_GIVEN ENTRIES_

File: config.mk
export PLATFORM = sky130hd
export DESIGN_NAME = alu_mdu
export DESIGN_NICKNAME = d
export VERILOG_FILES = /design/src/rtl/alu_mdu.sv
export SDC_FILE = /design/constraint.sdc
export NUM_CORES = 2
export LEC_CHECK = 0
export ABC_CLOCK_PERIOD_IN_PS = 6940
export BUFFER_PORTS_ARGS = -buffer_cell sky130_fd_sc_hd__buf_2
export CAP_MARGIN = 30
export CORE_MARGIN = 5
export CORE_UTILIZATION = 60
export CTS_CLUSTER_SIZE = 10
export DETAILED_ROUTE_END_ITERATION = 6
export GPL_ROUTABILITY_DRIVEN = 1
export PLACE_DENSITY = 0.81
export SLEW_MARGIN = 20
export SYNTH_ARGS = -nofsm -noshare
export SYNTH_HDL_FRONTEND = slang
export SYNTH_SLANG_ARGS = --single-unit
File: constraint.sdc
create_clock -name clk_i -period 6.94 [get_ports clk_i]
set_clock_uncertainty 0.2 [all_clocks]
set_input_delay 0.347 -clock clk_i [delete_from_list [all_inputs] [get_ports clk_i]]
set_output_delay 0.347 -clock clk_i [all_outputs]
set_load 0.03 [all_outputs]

---

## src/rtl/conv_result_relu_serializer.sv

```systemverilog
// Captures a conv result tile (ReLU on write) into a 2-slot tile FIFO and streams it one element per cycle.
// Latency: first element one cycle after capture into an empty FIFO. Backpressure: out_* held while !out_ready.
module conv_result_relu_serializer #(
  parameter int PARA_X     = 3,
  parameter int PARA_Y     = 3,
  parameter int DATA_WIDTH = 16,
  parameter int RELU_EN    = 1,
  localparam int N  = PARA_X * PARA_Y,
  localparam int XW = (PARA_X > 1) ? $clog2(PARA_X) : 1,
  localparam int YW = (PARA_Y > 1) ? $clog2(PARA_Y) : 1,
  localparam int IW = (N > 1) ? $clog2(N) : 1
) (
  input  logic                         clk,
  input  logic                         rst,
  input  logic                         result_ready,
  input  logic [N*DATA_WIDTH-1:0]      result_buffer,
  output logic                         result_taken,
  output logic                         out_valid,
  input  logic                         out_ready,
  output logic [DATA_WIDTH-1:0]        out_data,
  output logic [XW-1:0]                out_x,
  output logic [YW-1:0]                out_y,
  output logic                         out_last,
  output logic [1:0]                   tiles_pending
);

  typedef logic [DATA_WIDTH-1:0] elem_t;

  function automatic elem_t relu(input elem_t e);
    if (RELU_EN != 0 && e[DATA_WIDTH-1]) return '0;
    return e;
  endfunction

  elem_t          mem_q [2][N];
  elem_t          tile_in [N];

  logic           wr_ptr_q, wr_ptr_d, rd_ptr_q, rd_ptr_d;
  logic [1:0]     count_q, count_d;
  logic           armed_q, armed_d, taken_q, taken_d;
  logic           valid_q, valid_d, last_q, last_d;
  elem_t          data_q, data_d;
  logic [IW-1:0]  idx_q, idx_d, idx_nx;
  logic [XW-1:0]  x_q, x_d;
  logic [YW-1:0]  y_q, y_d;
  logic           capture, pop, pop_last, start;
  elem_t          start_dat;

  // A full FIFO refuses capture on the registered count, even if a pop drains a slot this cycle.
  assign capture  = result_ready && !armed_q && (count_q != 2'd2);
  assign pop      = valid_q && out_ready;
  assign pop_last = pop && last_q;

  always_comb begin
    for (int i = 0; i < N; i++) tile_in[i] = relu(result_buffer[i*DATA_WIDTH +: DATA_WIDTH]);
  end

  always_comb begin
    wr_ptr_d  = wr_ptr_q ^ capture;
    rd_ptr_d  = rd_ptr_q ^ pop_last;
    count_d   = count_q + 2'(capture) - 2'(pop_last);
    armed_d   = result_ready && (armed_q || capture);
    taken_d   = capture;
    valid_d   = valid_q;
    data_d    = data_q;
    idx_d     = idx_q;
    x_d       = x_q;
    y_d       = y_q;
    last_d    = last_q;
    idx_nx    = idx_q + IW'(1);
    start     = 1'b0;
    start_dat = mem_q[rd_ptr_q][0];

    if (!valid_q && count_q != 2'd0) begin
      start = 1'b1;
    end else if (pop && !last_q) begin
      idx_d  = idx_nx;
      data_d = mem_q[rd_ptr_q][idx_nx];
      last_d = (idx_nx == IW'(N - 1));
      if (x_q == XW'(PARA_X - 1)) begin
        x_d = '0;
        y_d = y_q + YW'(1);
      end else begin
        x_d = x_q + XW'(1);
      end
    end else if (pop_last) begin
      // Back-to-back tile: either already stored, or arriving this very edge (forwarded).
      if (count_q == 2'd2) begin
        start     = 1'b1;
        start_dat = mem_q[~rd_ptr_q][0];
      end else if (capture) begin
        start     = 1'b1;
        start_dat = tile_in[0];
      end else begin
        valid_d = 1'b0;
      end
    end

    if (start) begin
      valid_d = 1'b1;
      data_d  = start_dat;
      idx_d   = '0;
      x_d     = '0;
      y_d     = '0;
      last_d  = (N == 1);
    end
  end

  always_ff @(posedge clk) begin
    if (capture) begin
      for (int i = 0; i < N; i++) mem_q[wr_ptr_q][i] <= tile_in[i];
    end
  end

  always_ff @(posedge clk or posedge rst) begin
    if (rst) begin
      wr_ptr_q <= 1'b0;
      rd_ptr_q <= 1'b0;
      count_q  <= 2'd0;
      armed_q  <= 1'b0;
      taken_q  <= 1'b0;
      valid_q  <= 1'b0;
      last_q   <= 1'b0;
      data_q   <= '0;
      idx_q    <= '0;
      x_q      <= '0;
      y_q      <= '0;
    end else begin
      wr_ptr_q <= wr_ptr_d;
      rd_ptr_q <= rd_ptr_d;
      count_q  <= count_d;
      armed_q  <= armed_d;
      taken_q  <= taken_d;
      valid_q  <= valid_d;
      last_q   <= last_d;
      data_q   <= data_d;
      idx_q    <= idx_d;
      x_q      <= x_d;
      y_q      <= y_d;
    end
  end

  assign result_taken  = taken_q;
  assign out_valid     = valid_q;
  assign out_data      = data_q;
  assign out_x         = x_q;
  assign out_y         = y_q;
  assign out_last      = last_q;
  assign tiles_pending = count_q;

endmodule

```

--

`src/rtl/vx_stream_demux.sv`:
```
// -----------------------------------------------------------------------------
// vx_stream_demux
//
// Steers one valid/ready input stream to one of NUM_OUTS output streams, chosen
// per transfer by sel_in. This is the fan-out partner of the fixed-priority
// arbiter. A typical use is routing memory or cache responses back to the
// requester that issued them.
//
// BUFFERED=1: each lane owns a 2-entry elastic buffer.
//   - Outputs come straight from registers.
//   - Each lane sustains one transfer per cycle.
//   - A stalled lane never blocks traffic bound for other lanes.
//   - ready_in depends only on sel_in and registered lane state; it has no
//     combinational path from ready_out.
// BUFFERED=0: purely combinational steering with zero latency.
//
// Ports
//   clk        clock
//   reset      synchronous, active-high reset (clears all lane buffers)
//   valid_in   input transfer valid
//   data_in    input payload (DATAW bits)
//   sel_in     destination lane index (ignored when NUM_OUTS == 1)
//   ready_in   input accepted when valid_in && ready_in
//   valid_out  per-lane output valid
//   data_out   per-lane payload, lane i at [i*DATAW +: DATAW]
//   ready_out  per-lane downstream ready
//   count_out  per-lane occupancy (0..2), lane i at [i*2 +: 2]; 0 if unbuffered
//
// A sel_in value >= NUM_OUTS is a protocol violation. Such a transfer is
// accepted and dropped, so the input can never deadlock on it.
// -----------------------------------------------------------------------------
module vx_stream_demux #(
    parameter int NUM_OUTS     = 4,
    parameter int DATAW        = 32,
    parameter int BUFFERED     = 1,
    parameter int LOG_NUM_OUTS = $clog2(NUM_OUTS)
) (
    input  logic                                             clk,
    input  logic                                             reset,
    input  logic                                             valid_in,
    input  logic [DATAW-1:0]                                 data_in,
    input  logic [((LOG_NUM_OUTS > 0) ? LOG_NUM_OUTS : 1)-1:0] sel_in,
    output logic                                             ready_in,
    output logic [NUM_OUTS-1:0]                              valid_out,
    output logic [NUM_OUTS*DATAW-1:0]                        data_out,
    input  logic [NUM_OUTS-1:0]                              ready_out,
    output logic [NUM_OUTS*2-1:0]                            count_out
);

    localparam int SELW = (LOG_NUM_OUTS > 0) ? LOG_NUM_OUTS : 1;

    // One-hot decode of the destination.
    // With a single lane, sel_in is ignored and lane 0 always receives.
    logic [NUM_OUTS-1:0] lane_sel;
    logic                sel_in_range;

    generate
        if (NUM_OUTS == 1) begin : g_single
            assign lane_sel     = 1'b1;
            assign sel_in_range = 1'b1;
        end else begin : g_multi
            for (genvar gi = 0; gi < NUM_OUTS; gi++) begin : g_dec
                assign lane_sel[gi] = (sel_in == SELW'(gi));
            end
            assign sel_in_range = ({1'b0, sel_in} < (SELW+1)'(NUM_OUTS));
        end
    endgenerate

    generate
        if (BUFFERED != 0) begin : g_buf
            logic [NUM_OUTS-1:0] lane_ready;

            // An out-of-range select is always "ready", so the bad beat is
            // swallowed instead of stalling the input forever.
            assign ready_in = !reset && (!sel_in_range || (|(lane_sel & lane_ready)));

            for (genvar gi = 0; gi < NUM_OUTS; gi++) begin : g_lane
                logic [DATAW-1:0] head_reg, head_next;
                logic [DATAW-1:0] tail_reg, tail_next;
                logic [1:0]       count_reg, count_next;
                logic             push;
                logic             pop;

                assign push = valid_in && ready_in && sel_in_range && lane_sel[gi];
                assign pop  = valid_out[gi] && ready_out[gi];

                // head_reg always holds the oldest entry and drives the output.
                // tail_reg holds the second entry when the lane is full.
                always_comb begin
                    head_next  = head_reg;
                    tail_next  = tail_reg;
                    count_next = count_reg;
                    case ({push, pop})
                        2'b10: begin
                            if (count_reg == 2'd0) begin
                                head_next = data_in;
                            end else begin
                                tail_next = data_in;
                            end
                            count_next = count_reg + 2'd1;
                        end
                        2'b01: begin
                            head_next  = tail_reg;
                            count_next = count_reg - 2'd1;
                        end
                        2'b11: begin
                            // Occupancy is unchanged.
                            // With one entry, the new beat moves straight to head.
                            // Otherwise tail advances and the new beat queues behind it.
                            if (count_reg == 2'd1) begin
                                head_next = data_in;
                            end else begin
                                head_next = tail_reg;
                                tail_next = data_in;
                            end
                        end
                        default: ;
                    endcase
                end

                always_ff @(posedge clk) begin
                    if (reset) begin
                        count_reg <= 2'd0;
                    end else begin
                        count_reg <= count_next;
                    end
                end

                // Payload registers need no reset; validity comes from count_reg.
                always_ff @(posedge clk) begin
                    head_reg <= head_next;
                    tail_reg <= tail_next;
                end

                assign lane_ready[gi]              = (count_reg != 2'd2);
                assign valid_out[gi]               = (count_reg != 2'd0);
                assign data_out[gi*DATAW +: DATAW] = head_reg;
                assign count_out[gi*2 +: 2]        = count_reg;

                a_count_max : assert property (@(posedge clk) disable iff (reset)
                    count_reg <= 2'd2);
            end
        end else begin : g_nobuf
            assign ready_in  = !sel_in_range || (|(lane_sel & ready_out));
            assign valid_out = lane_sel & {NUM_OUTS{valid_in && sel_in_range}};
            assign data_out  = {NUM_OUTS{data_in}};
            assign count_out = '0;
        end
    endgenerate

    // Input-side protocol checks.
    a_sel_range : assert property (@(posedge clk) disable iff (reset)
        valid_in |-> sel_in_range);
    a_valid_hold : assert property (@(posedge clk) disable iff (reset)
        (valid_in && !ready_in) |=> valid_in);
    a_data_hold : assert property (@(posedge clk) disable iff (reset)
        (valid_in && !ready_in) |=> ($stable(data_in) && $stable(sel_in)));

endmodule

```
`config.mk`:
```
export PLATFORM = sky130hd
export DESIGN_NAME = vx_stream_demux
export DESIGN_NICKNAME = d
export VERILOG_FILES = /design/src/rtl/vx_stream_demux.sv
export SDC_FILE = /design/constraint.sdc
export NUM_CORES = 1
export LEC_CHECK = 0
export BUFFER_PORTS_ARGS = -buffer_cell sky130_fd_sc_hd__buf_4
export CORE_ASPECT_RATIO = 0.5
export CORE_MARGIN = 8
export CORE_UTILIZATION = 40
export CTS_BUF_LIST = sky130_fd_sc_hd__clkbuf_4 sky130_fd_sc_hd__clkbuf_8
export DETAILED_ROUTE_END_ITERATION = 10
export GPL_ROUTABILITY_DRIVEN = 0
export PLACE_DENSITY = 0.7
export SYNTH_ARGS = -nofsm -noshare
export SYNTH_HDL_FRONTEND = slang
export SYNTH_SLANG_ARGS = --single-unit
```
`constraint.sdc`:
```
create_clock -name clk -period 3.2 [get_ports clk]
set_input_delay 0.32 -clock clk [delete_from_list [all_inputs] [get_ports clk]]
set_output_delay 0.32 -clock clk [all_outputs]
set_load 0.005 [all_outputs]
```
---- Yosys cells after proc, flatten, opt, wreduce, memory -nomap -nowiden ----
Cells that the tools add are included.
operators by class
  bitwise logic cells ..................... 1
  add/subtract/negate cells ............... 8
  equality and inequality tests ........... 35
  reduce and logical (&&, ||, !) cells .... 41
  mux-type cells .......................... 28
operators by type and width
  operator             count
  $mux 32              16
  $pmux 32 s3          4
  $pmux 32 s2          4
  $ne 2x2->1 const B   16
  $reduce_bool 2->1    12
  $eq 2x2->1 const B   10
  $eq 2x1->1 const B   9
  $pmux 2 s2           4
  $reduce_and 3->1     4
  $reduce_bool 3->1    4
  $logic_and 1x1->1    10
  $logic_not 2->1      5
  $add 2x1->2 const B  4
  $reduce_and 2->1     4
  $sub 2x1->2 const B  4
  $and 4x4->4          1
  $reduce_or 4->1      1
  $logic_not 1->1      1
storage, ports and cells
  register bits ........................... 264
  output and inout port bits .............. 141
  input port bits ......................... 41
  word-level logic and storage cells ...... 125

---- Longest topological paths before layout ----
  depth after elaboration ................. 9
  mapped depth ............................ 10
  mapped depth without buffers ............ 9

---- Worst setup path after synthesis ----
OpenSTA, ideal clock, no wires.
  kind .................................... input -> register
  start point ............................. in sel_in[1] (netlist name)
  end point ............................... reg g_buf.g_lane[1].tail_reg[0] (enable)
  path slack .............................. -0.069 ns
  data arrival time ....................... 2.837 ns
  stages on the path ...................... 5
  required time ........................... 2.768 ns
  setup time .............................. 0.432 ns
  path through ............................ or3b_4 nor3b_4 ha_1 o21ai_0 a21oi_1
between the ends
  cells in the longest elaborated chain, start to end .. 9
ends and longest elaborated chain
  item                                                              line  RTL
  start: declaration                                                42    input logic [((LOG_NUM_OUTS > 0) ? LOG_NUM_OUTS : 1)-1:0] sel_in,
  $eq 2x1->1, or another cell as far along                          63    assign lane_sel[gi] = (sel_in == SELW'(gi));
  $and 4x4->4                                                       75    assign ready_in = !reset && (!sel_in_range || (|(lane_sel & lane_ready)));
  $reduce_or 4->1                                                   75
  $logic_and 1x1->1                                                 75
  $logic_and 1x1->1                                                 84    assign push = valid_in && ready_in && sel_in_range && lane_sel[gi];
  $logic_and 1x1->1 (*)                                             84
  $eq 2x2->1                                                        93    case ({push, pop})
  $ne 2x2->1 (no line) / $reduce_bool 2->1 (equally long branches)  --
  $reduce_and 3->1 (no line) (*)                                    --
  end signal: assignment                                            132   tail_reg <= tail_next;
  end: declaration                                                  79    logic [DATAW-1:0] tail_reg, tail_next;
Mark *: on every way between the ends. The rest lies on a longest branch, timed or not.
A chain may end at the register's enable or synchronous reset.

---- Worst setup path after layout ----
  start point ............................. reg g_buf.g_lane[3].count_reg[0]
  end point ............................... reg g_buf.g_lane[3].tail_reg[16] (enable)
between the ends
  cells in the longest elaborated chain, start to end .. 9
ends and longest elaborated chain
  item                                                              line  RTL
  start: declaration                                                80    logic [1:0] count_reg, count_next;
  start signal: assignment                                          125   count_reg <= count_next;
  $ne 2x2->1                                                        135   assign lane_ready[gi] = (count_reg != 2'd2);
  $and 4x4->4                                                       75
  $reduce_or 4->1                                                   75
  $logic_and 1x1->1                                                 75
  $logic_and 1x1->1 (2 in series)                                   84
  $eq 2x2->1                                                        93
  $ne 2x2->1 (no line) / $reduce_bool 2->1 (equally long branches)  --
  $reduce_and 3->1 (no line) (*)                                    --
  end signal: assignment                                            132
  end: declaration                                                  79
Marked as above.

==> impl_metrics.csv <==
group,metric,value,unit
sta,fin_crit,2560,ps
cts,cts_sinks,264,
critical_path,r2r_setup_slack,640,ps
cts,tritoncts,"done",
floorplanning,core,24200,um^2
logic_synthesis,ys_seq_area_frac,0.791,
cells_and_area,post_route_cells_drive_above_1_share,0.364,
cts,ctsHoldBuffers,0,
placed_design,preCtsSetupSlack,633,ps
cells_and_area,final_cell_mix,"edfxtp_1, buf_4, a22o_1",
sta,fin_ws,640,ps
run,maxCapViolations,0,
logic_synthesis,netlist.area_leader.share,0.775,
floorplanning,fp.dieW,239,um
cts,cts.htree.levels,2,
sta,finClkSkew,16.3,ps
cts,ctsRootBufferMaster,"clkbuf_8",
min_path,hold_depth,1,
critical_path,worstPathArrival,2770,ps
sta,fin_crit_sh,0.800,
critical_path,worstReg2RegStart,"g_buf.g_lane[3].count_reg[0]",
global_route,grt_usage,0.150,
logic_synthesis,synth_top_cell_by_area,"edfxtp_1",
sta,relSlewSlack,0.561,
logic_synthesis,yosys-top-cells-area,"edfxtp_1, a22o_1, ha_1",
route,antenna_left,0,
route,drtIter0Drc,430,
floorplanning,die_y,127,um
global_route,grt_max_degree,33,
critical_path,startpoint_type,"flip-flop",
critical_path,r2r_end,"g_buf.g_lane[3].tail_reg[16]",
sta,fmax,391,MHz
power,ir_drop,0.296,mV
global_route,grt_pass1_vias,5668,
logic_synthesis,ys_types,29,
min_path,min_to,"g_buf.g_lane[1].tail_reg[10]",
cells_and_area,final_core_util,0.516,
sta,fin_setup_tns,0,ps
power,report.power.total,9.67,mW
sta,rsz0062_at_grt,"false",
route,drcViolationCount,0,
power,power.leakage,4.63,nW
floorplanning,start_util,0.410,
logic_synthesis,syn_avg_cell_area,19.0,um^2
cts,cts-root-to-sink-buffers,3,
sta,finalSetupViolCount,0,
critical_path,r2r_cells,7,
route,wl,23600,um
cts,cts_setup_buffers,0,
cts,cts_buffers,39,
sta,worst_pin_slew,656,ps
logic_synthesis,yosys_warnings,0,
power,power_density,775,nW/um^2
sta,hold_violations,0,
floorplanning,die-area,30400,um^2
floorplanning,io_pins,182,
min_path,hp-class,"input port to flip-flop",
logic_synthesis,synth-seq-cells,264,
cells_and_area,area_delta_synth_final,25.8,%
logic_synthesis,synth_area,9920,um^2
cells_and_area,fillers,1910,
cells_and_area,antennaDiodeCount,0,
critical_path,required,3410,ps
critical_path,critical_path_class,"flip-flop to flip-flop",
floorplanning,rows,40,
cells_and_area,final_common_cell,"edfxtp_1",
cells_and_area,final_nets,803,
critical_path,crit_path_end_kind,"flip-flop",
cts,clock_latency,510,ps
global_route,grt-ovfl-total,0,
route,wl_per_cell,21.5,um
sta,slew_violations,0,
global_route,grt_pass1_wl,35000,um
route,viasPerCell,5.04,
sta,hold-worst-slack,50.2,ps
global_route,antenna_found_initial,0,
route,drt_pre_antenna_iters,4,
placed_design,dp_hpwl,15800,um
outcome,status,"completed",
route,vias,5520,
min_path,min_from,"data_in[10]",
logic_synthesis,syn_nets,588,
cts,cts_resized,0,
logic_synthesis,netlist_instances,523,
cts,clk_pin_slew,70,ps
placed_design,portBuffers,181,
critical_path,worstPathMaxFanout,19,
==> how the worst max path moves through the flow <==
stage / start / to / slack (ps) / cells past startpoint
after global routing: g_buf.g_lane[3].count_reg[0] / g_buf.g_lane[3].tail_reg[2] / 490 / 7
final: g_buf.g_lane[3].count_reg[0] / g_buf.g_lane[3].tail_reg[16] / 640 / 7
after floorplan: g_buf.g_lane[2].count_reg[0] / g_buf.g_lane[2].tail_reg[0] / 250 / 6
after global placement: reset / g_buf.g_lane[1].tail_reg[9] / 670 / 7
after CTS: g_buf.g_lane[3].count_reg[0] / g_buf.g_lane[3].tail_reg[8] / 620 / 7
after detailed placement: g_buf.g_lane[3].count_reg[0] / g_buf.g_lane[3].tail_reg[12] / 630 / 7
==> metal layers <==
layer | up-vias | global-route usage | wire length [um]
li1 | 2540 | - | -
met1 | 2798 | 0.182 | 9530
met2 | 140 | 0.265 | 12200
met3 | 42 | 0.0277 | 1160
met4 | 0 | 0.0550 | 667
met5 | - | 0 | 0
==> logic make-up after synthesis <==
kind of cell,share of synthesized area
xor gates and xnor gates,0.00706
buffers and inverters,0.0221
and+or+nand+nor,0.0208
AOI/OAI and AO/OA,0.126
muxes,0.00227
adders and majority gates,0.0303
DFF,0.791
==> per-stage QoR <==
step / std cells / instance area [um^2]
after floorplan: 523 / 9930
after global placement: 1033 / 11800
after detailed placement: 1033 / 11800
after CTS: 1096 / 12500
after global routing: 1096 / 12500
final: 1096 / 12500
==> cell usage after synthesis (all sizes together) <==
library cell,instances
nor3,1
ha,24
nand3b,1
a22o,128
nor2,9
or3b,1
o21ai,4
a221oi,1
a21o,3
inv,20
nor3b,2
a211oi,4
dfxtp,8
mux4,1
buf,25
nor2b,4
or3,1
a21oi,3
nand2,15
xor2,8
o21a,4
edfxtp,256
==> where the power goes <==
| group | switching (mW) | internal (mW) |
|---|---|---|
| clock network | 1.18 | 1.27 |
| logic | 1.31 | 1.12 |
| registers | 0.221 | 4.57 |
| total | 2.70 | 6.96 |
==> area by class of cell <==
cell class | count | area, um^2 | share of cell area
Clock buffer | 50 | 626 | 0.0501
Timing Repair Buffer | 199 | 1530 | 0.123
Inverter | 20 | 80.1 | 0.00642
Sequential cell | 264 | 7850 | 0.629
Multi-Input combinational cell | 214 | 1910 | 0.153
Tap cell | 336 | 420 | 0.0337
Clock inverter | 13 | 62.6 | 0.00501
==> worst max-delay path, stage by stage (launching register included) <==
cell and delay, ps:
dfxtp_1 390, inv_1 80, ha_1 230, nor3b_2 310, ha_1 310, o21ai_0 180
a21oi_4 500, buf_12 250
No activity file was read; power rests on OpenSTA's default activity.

_WHAT TO PRODUCE_
Throughout the data above, copy all lines where the word "element" is found.

_WRITTEN SOLUTION_
// Captures a conv result tile (ReLU on write) into a 2-slot tile FIFO and streams it one element per cycle.
// Latency: first element one cycle after capture into an empty FIFO. Backpressure: out_* held while !out_ready.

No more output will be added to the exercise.